- Nos últimos anos tem sido comum ver futebolistas com meias rasgadas ou cortadas, incluindo o internacional Jude Bellingham, que utiliza o recurso ao jogar pelo Real Madrid e pela seleção de Inglaterra.
- A principal explicação é o conforto muscular e a prevenção de cãibras, segundo um membro sénior da equipa médica de um clube da Premier League.
- Alguns jogadores sentem que as meias são demasiado apertadas e podem aumentar a sensação de compressão, levando à formação de cãibras, especialmente nos gémeos.
- Para reduzir a pressão, alguns atletas cortam pequenos buracos na zona dos gémeos, reduzindo a compressão exercida pelo tecido.
- A prática já levou fabricantes a repensarem o design das meias, ajustando os níveis de compressão na zona da barriga da perna para responder às preferências dos jogadores.
Nos últimos anos, tem sido comum ver jogadores de futebol com meias rasgadas ou cortadas em vários pontos durante as partidas. Exemplos célebres incluem Jude Bellingham, que faz esse ajuste tanto com o Real Madrid como pela seleção de Inglaterra.

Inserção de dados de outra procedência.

## src/fprs_pkg.sv

```systemverilog
// package of constants and carrier types for the flash power-on reset sequencer host
// Contract
// - the host starts no access until 50 us after both supplies are good.
// - after cold reset a read needs a fresh select or enable fall or an address change.
// - a reset pulse is at least 200 ns low and pulse plus high-to-select is at least 50 us.
// - chip select goes low no earlier than 50 us after reset went low.
// - reset is high for at least 50 ns before chip select goes low.
// - a reset during power-up ends at the latest of the supply setups and the reset time; the host ends it at supply setup plus reset time.
// - once ready/busy is high the host may select at once.
// - chip select once high stays high for at least 20 ns.
package fprs_pkg;
  localparam int unsigned CLK_MHZ               = 200;
  localparam int unsigned CORE_SUPPLY_SETUP_US  = 50;
  localparam int unsigned IO_SUPPLY_SETUP_US    = 50;
  localparam int unsigned RESET_LOW_SEL_US      = 50;
  localparam int unsigned RESET_PULSE_NS        = 200;
  localparam int unsigned RESET_HIGH_SEL_NS     = 50;
  localparam int unsigned READY_ACCESS_NS       = 0;
  localparam int unsigned SELECT_HIGH_NS        = 20;
  // least times round up; only the select-high time is held to at least one cycle, and RB_CYC is zero
  localparam int unsigned SUPPLY_CYC = ((CORE_SUPPLY_SETUP_US > IO_SUPPLY_SETUP_US) ?
                                        CORE_SUPPLY_SETUP_US : IO_SUPPLY_SETUP_US) * CLK_MHZ;
  localparam int unsigned RPH_CYC    = RESET_LOW_SEL_US * CLK_MHZ;
  localparam int unsigned RP_CYC     = (RESET_PULSE_NS * CLK_MHZ + 999) / 1000;
  localparam int unsigned RH_CYC     = (RESET_HIGH_SEL_NS * CLK_MHZ + 999) / 1000;
  localparam int unsigned CEH_CYC0   = (SELECT_HIGH_NS * CLK_MHZ + 999) / 1000;
  localparam int unsigned CEH_CYC    = (CEH_CYC0 < 1) ? 1 : CEH_CYC0;
  localparam int unsigned RB_CYC     = READY_ACCESS_NS;
  localparam int unsigned CNT_W      = 16;

  // host sequencing states
  typedef enum logic [2:0] {
    FPRS_POWER_WAIT,
    FPRS_RESET_LOW,
    FPRS_RESET_HIGH,
    FPRS_READY_WAIT,
    FPRS_IDLE,
    FPRS_SELECT
  } fprs_state_t;

  // pins toward the flash
  typedef struct packed {
    logic reset_n;
    logic select_n;
  } fprs_pins_t;

  // user side status
  typedef struct packed {
    logic ready;
    logic busy;
  } fprs_stat_t;
endpackage

```

## src/fprs_host.sv

```systemverilog
// host controller that sequences power-on and hardware reset of the flash
`timescale 1ns/1ps
module fprs_host (
  input  wire logic              clk_i,
  input  wire logic              nrst_i,
  input  wire logic              supply_good_i,
  input  wire logic              ready_busy_out_i,
  input  wire logic              reset_req_i,
  input  wire logic              access_req_i,
  input  wire logic              access_done_i,
  output fprs_pkg::fprs_pins_t   pins_o,
  output fprs_pkg::fprs_stat_t   stat_o
);
  import fprs_pkg::*;

  typedef struct packed {
    fprs_state_t      state;
    logic [CNT_W-1:0] cnt;
    logic [CNT_W-1:0] rph;
    logic [CNT_W-1:0] ceh;
    fprs_pins_t       pins;
    fprs_stat_t       stat;
  } fprs_host_t;

  fprs_host_t st_r;
  fprs_host_t st_nxt;
  logic       supply_s;
  logic       rdy_s;

  // supply level and ready pin come from outside the clock domain
  fprs_sync u_sync_sup (
    .clk_i     (clk_i),
    .nrst_i    (nrst_i),
    .d_i       (supply_good_i),
    .rst_val_i (1'b0),
    .q_o       (supply_s)
  );

  // ready pin inverted in and out; reads ready for two edges after reset, which no state uses
  fprs_sync u_sync_rdy (
    .clk_i     (clk_i),
    .nrst_i    (nrst_i),
    .d_i       (~ready_busy_out_i),
    .rst_val_i (1'b1),
    .q_o       (rdy_s)
  );

  function automatic logic [CNT_W-1:0] sat_inc(input logic [CNT_W-1:0] v);
    sat_inc = (&v) ? v : v + 16'h0001;
  endfunction

  function automatic logic reached(input logic [CNT_W-1:0] v, input int unsigned lim);
    reached = (32'(v) >= lim);
  endfunction

  // next-state logic
  always_comb begin
    st_nxt     = st_r;
    st_nxt.cnt = sat_inc(st_r.cnt);
    st_nxt.rph = sat_inc(st_r.rph);
    st_nxt.ceh = st_r.pins.select_n ? sat_inc(st_r.ceh) : 16'h0000;
    case (st_r.state)
      FPRS_POWER_WAIT: begin
        // flash ignores controls here, so select stays high regardless
        st_nxt.pins.select_n = 1'b1;
        st_nxt.stat          = 2'b01;
        if (!supply_s) begin
          st_nxt.cnt = 16'h0000;
          st_nxt.rph = 16'h0000; // reset time counts from supply setup end
        end else if (!st_r.pins.reset_n && !reached(st_r.cnt, SUPPLY_CYC)) begin
          st_nxt.rph = 16'h0000;
        end
        if (supply_s && reached(st_r.cnt, SUPPLY_CYC)) begin
          if (!st_r.pins.reset_n) begin
            st_nxt.state = FPRS_RESET_LOW; // flash stays in hardware reset
          end else begin
            st_nxt.state = FPRS_RESET_HIGH; // flash goes to standby
            st_nxt.cnt   = 16'h0000;
          end
        end else if (reset_req_i) begin
          st_nxt.pins.reset_n = 1'b0;
        end
      end
      FPRS_RESET_LOW: begin
        st_nxt.pins.reset_n  = 1'b0;
        st_nxt.pins.select_n = 1'b1;
        st_nxt.stat          = 2'b01;
        // hold long enough for both pulse width and reset-low-to-select
        if (reached(st_r.rph, RPH_CYC) && reached(st_r.cnt, RP_CYC) && !reset_req_i) begin
          st_nxt.pins.reset_n = 1'b1;
          st_nxt.state        = FPRS_RESET_HIGH;
          st_nxt.cnt          = 16'h0000;
        end
      end
      FPRS_RESET_HIGH: begin
        if (reached(st_r.cnt, RH_CYC)) begin
          st_nxt.state = FPRS_READY_WAIT;
          st_nxt.cnt   = 16'h0000;
        end
      end
      FPRS_READY_WAIT: begin
        // busy low during reset work; select allowed at once when ready
        if (rdy_s && reached(st_r.cnt, RB_CYC)) begin
          st_nxt.state = FPRS_IDLE;
          st_nxt.stat  = 2'b10;
        end
      end
      FPRS_IDLE: begin
        st_nxt.stat = rdy_s ? 2'b10 : 2'b01;
        if (reset_req_i) begin
          // later reset becomes a warm reset in the flash
          st_nxt.state        = FPRS_RESET_LOW;
          st_nxt.pins.reset_n = 1'b0;
          st_nxt.stat         = 2'b01;
          st_nxt.cnt          = 16'h0000;
          st_nxt.rph          = 16'h0000;
        end else if (access_req_i && rdy_s && reached(st_r.ceh, CEH_CYC)) begin
          st_nxt.state         = FPRS_SELECT;
          st_nxt.pins.select_n = 1'b0; // fresh falling edge starts a valid read
        end
      end
      FPRS_SELECT: begin
        if (access_done_i || reset_req_i) begin
          st_nxt.state         = FPRS_IDLE;
          st_nxt.pins.select_n = 1'b1;
        end
      end
      default: begin
        st_nxt.state = FPRS_POWER_WAIT;
      end
    endcase
    if (!supply_s && st_r.state != FPRS_POWER_WAIT) begin
      // supply loss forces a full cold sequence
      st_nxt.state         = FPRS_POWER_WAIT;
      st_nxt.pins.select_n = 1'b1;
      st_nxt.stat          = 2'b01;
      st_nxt.cnt           = 16'h0000;
    end
  end

  // state register; reset drives flash reset low with select high
  always_ff @(posedge clk_i) begin
    if (!nrst_i) begin
      st_r.state <= FPRS_POWER_WAIT;
      st_r.cnt   <= 16'h0000;
      st_r.rph   <= 16'h0000;
      st_r.ceh   <= 16'h0000;
      st_r.pins  <= 2'b01;
      st_r.stat  <= 2'b01;
    end else begin
      st_r <= st_nxt;
    end
  end

  assign pins_o = st_r.pins;
  assign stat_o = st_r.stat;
endmodule // fprs_host

```

## src/fprs_sync.sv

```systemverilog
// two-flop synchroniser for pin inputs
`timescale 1ns/1ps
module fprs_sync (
  input  wire logic clk_i,
  input  wire logic nrst_i,
  input  wire logic d_i,
  input  wire logic rst_val_i,
  output logic      q_o
);
  typedef struct packed {
    logic s1;
    logic s2;
  } fprs_sync_t;
  fprs_sync_t st_r;
  fprs_sync_t st_nxt;

  // first stage feeds only the second
  always_comb begin
    st_nxt    = st_r;
    st_nxt.s1 = d_i;
    st_nxt.s2 = st_r.s1;
  end

  // reset value chosen per instance as a constant tie
  always_ff @(posedge clk_i) begin
    if (!nrst_i) begin
      st_r <= 2'b00;
    end else begin
      st_r <= st_nxt;
    end
  end

  assign q_o = st_r.s2 ^ rst_val_i;
endmodule // fprs_sync

```

## config.mk

```make
export PLATFORM = sky130hd
export DESIGN_NAME = fprs_host
export DESIGN_NICKNAME = d
export VERILOG_FILES = /design/src/fprs_pkg.sv /design/src/fprs_host.sv /design/src/fprs_sync.sv
export SDC_FILE = /design/constraint.sdc
export NUM_CORES = 1
export LEC_CHECK = 0
export BUFFER_PORTS_ARGS = -buffer_cell sky130_fd_sc_hd__buf_2
export CORE_MARGIN = 4
export CORE_UTILIZATION = 45
export CTS_CLUSTER_SIZE = 12
export DETAILED_ROUTE_END_ITERATION = 12
export MAX_ROUTING_LAYER = met4
export SYNTH_ARGS = -nofsm -noshare
export SYNTH_HDL_FRONTEND = slang
export SYNTH_HIERARCHICAL = 1
export SYNTH_SLANG_ARGS = --single-unit
export TNS_END_PERCENT = 5
```

## constraint.sdc

```tcl
create_clock -name clk_i -period 2.7 [get_ports clk_i]
set_input_delay 0.54 -clock clk_i [delete_from_list [all_inputs] [get_ports clk_i]]
set_output_delay 0.54 -clock clk_i [all_outputs]
set_load 0.03 [all_outputs]
```

==> results of run 1 <==
==> power by group <==
part	internal [W]	leakage [nW]	switching, W
clock	0.000447	0.0991	0.000354
combinational	0.0000404	0.706	0.0000709
sequential	0.000885	0.477	0.0000176
total	0.00137	1.28	0.000443
==> state kept, by name, indices dropped and copies added (netlist names) <==
register           flops
u_sync_sup/st_r        1
st_r                  51
stat_o                 2
u_sync_rdy/st_nxt      1
pins_o                 2
u_sync_sup/st_nxt      1
u_sync_rdy/st_r        1
==> cells by family (layout without fill, tap and decap cells) <==
group	Yosys count	in the layout	synth area share [%]
AO/OA/AOI/OAI	84	84	17.82
XOR/XNOR	33	33	8.629
adder cells (fa/ha/maj)	6	6	2.241
buffers and inverters	35	46	5.827
flip-flops	59	59	35.26
multiplexers	6	6	1.830
other	2	2	0.2242
AND/OR/NAND/NOR	167	167	28.17
==> per-layer routing <==
metal,wire length (microns),up-vias
met4,142,0
li1,-,1431
met1,3399,1248
met2,2961,48
met3,239,12
met5,0,-
==> placed cells by master, fill, tap and decap left out, types with 7 or more instances in the layout <==
master,synthesis,routed
xnor2_1,12,12
a211oi_1,8,8
and4_1,7,7
and3_1,9,9
a21oi_2,9,9
buf_2,2,10
clkbuf_8,0,10
nand3_1,21,21
inv_1,17,17
nor3_1,13,13
nand4_1,13,13
dfxtp_1,59,59
o21ai_0,16,16
xor2_1,21,21
nand2_1,25,25
a21oi_1,17,17
nor2_1,41,41
==> worst paths after layout <==
kind / end / start / cells after the start
worst min-delay path: u_sync_sup/st_nxt[0] / supply_good_i / 2
worst min register to register: u_sync_rdy/st_r[0] / u_sync_rdy/st_nxt[0] / 1
worst max register to register: st_r[40] / st_r[53] / 4
worst max-delay path: st_r[40] / st_r[53] / 4
==> per-stage QoR <==
step | power, W | hold WS, ns
2_1_floorplan | 0.001006 | 0.4057
3_3_place_gp | 0.001031 | 0.4133
3_5_place_dp | 0.001034 | 0.4178
4_1_cts | 0.001839 | 0.3944
5_1_grt | 0.001909 | 0.4008
6_report | 0.001815 | 0.4064
==> final cells by class <==
type / count / share of cell area [%]
clock buffers: 11 / 3.918
clock inverters: 5 / 1.456
inverters: 17 / 1.768
multi-input cells: 298 / 54.68
flip-flops and latches: 59 / 32.73
well taps: 99 / 3.433
repair buffers: 13 / 2.011
==> metrics.txt, run 1 <==
worst slew pin tran approximately 0.87 ns; CTS tree done; area growth from synthesis to layout 7.733%; initial core utilization a little under half; dpl cell area 0.003415 sq mm; CP bufs+invs 0; final std cells w/o fill 502; ys flop type dfxtp_1; die area around 0.0089 sq mm; clock buffer depth 2; Highest Clock Rate between 400 and 500 MHz; register area around 0.0012 sq mm; design area approximately 0.0036 sq mm; Synth Net Count between 400 and 500; clock root buffer clkbuf_8; largest net degree at the start of global routing 17; GP Congestion about 0.84; clock-pin slew on the worst setup and hold paths ~0.070 ns; met3 Track Usage GR a little under 4%; global-route wire length before repair 11960 microns; GRT Total Usage 17.23%; worst skew pair latency around 0.34 ns; RSZ-0062 raised after global routing no; I/O pin count 11; Vias/cell between 5 and 6; Setup TNS 0 ns; Min-Delay Path Class input port to flip-flop; synth top area cells dfxtp_1, xor2_1, nor2_1, nand3_1, xnor2_1; Post-CTS Resized 0; final wirelength about 6700 microns; crit-path cells nor3_1 > o21ai_1 > or3_1 > a221oi_2; vias in the first global route 2569; Die Span Y about 94 microns; hpwl dp about 4600 microns; CP endpoint kind flip-flop; pre-CTS WS 0.4220 ns; Detailed Route Iter0 Violations 114; Final Max Tran Viols 0; Port Buf Inserts 10; DR pass1 iterations 4; Final min period between 2 and 2.5 ns; number of buffers created by CTS 9; GR Util met2 between 20% and 30%; count of different cell masters after synthesis 58; top cell type's share of synthesized area 35.26%; die width 94.28 microns; met1 Usage GRT 22.81%; most instantiated library cell after synthesis dfxtp_1; Final Util approximately 50%; mapped cell area approximately 0.0033 sq mm; Yosys Warn Count 6; Final Hold Viols 0; Core Box Area a little over 0.007 sq mm; number of diodes 0; Gate Count Post-Synth between 300 and 400; Worst Path Arrival approximately 2.6 ns; global routing's busiest layer met2; startpoint types flip-flop; TritonCTS Sinks between 50 and 60; CP Class flip-flop to flip-flop; total gr overflow 0; Slew HR 41.90%; DRC viols 0; leak pwr between 1 and 1.5 nW; H-Tree Depth 3; WP data required 2.95 ns; layout cells sized above 1 a little over an eighth; slowest cell delay on critical path approximately 0.80 ns; setup slack after layout 0.3638 ns; CP Max Fanout 16; Register-to-Register Setup Slack 0.36 ns; wire length per cell ~13 microns; top cell type by total area after synthesis dfxtp_1; fillcell total between 700 and 800; outcome finished, final reports clean; maxcap violations 0; vias post-DR 2739; Post-synth EDFFs 0; asr flop ratio synth 0%; sequential share of the synthesized area between 30% and 40%; Hold-fix buffers, CTS 0; post-route ant nets 0; multi-input gate area in the final layout around 0.0020 sq mm; clock skew 0.007367 ns; num rows 31; synth cell count leaders dfxtp_1, nor2_1, nand2_1; VDD IR max 0.2529 mV; Placed Instances 486; Syn Area/Cell ~8.5 sq um; Crit path max-delay family simple AND/OR/NAND/NOR gates; final-report setup violation count 0; fin nets between 400 and 500; Power Density between 500 and 600 mW/mm^2; Tcrit/Tclk final slightly below 90%; initial antenna violation count 0; Seq cells post-synth between 50 and 60; Worst path slowest cell or3_1; Post-CTS Setup Repair Bufs 0
(Power assumes the default switching activity.)
==> inputs of run 2 (changes only) <==
Settings changed: GPL_TIMING_DRIVEN from default to 0.
==> run 2 against run 1 <==
- maximum frequency rose by 15%
- global-route usage rose by 0.29 points
- core utilization rose by 1.9 points
- sequential power barely moved
- design area rose by 3.9%
- sequential cell count did not move
- register-to-register slack improved by 0.31 ns
- cell count rose by 3.0%
- worst hold slack got worse by 0.0015 ns
- routed wire length rose by 2.8%
- total power rose by 6.8%
- non-clock buffer count rose by 15
- highest routed layer unchanged
==> metrics.txt, run 2 (synthesis gave the netlist of run 1 again) <==
outcome finished, final reports clean; slowest cell delay on critical path 0.47 ns (-0.33 ns); met2 WL 3181 microns (+7.4%); vias post-DR 2835 (+3.5%); NetSw 0.0004453 W (+0.57%); DR pass1 iterations 4 (unchanged); initial antenna violation count 0 (unchanged); Clock Power Share 47.4% (+3.3 points); startpoint types flip-flop; most common cell after layout, fill and taps aside dfxtp_1; worst slew pin tran 0.6151 ns (-0.2564 ns); Final Max Tran Viols 0 (unchanged); Slew HR 58.72% (+17 points); post-route ant nets 0 (unchanged); Final min period 2.030 ns (-0.3061 ns); H-Tree Depth 3 (unchanged); total gr overflow 0 (unchanged); met1 WL 3404 microns (+0.15%); area growth from synthesis to layout 11.95%; Min-Delay Path Class input port to flip-flop; max reg flops 51 (unchanged); worst skew pair latency 0.35 ns (about the same); clock-pin slew on the worst setup and hold paths 0.07 ns (about the same); Internal 0.001493 W (+8.8%); CP Class flip-flop to flip-flop; final-report setup violation count 0 (unchanged); GRT Total Usage 17.52% (+0.29 points); layout cells sized above 1 15.07% (+1.9 points); Die Span Y 94.28 microns (unchanged); Setup TNS 0 ns (unchanged); leak pwr 1.364 nW (+6.4%); Combinational Power Share 6.1% (about the same); Final Util 51.70% (+1.9 points); fillcell total 719 (-4.4%); GP Congestion 0.8711 (+3.5%); fin nets 426 (+3.6%); Detailed Route Iter0 Violations 97 (-15%); VDD IR max 0.3149 mV (+25%); Highest Clock Rate 492.6 MHz (+15%); die area 0.008888 sq mm (unchanged); hpwl dp 4940 microns (+6.8%); I/O pin count 11 (unchanged); Tcrit/Tclk final 75.19% (-11 points); top layer in use met4; design area 0.003750 sq mm (+3.9%); Post-CTS Setup Repair Bufs 0 (unchanged); crit-path cells xor2_1 > o21ai_1 > or3_1 > buf_6 > buf_12 > a21oi_2; DR WL met3 228 microns (-4.6%); Core Box Area 0.007253 sq mm (unchanged); multi-input gate area in the final layout 0.001973 sq mm (unchanged); clock skew 0.008825 ns (+0.001457 ns); Final Hold Viols 0 (unchanged); DRC viols 0 (unchanged); Worst path slowest cell or3_1; global-route wire length before repair 12080 microns (+1.0%); final hold slack 0.4049 ns (-0.001549 ns); sw frac 22.97% (-1.4 points); clock root buffer clkbuf_8; WP data required 2.98 ns (+0.03 ns); number of buffers created by CTS 9 (unchanged); commonest non-fill, non-tap cells in the layout dfxtp_1, nor2_1, nand2_1; final wirelength 6934 microns (+2.8%); CP Max Fanout 10 (-6); part of the power in registers 46.4% (-3.3 points); Post-CTS Resized 0 (unchanged); Most flops, register st_r; Power Density 516.9 mW/mm^2 (+2.8%); initial core utilization 46.18% (unchanged); largest net degree at the start of global routing 11 (-6); num rows 31 (unchanged); Vias/cell 5.484 (+0.50%); Worst Path Arrival 2.31 ns (-0.28 ns); Hold-fix buffers, CTS 0 (unchanged); die width 94.28 microns (unchanged); dpl cell area 0.003523 sq mm (+3.2%); vias in the first global route 2614 (+1.8%); TritonCTS Sinks 59 (unchanged); Port Buf Inserts 10 (unchanged); CP endpoint kind flip-flop; wire length per cell 13.41 microns (-0.14%); CTS tree done; maxcap violations 0 (unchanged); register area 0.001181 sq mm (unchanged); RSZ-0062 raised after global routing no; clock buffer depth 2 (unchanged); number of diodes 0 (unchanged)
## run 2: worst paths after layout
check | endpoint | from | slack (ns) | depth (start not counted)
setup / recovery | st_r[48] | u_sync_sup/st_r[0] | 0.67 | 6
hold / removal | u_sync_sup/st_nxt[0] | supply_good_i | 0.40 | 2
setup reg to reg | st_r[48] | u_sync_sup/st_r[0] | 0.67 | 6
hold reg to reg | u_sync_sup/st_r[0] | u_sync_sup/st_nxt[0] | 0.43 | 1
## run 2: power by group through the flow
stage                     registers [W]   logic, W  clock network, W
after global placement         0.000919   0.000117                 0
after CTS                      0.000900   0.000119          0.000946
after global routing           0.000903   0.000135          0.000971
after floorplan                0.000916  0.0000904                 0
after detailed placement       0.000920   0.000119                 0
final                          0.000900   0.000119          0.000919
## run 2: area by class of cell
type,count,share of cell area [%]
well taps,99,3.303
clock inverters,5,2.002
multi-input cells,298,52.62
plain buffers,18,3.504
repair buffers,10,1.335
inverters,17,1.702
clock buffers,11,4.037
flip-flops and latches,59,31.50
## run 2: per-stage QoR
stage	worst slack (ns)	power, W	std cells
floorplan	1.007	0.001006	392
global placement	0.7117	0.001036	501
detailed placement	0.6935	0.001039	501
CTS	0.6931	0.001965	517
global route	0.4483	0.002010	517
finish	0.6698	0.001938	517
## run 2: critical path: cells and delay by family, from the launching register on
| family | cells | cell delay [ns] |
|---|---|---|
| compound gates | 2 | 0.46 |
| xor+xnor | 1 | 0.41 |
| buf+inv | 2 | 0.31 |
| flops | 1 | 0.32 |
| simple gates | 1 | 0.47 |
## run 2: per-layer routing
| metal | global-route usage (%) | up-vias |
|---|---|---|
| met5 | - | - |
| met4 | 7.220 | 0 |
| met3 | 4.327 | 13 |
| met2 | 26.00 | 39 |
| met1 | 22.77 | 1321 |
| li1 | - | 1462 |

A explicação central aponta para o conforto muscular e a prevenção de cãibras durante o jogo. Um membro sénior da equipa médica de um clube da Premier League indicou que a compressão excessiva pode contribuir para desconforto e para o surgimento de cãibras nos gémeos.
As meias são desenhadas para subir até abaixo do joelho, mantendo as caneleiras no lugar e o calor muscular. Contudo, quando apertadas demais, podem diminuir a circulação na região inferior da perna, aumentando o desconforto e o risco de cãibras.
Para aliviar a pressão, alguns atletas optam por abrir pequenos furos na zona dos gémeos, reduzindo a compressão exercida pelo tecido. A ideia é melhorar o conforto sem comprometer a função das peças.
Não há provas definitivas de que a prática reduza lesões, e a discussão muitas vezes depende da experiência de cada jogador. A tendência ganhou adesão entre os atletas e acabou por influenciar as escolhas de design dos fabricantes.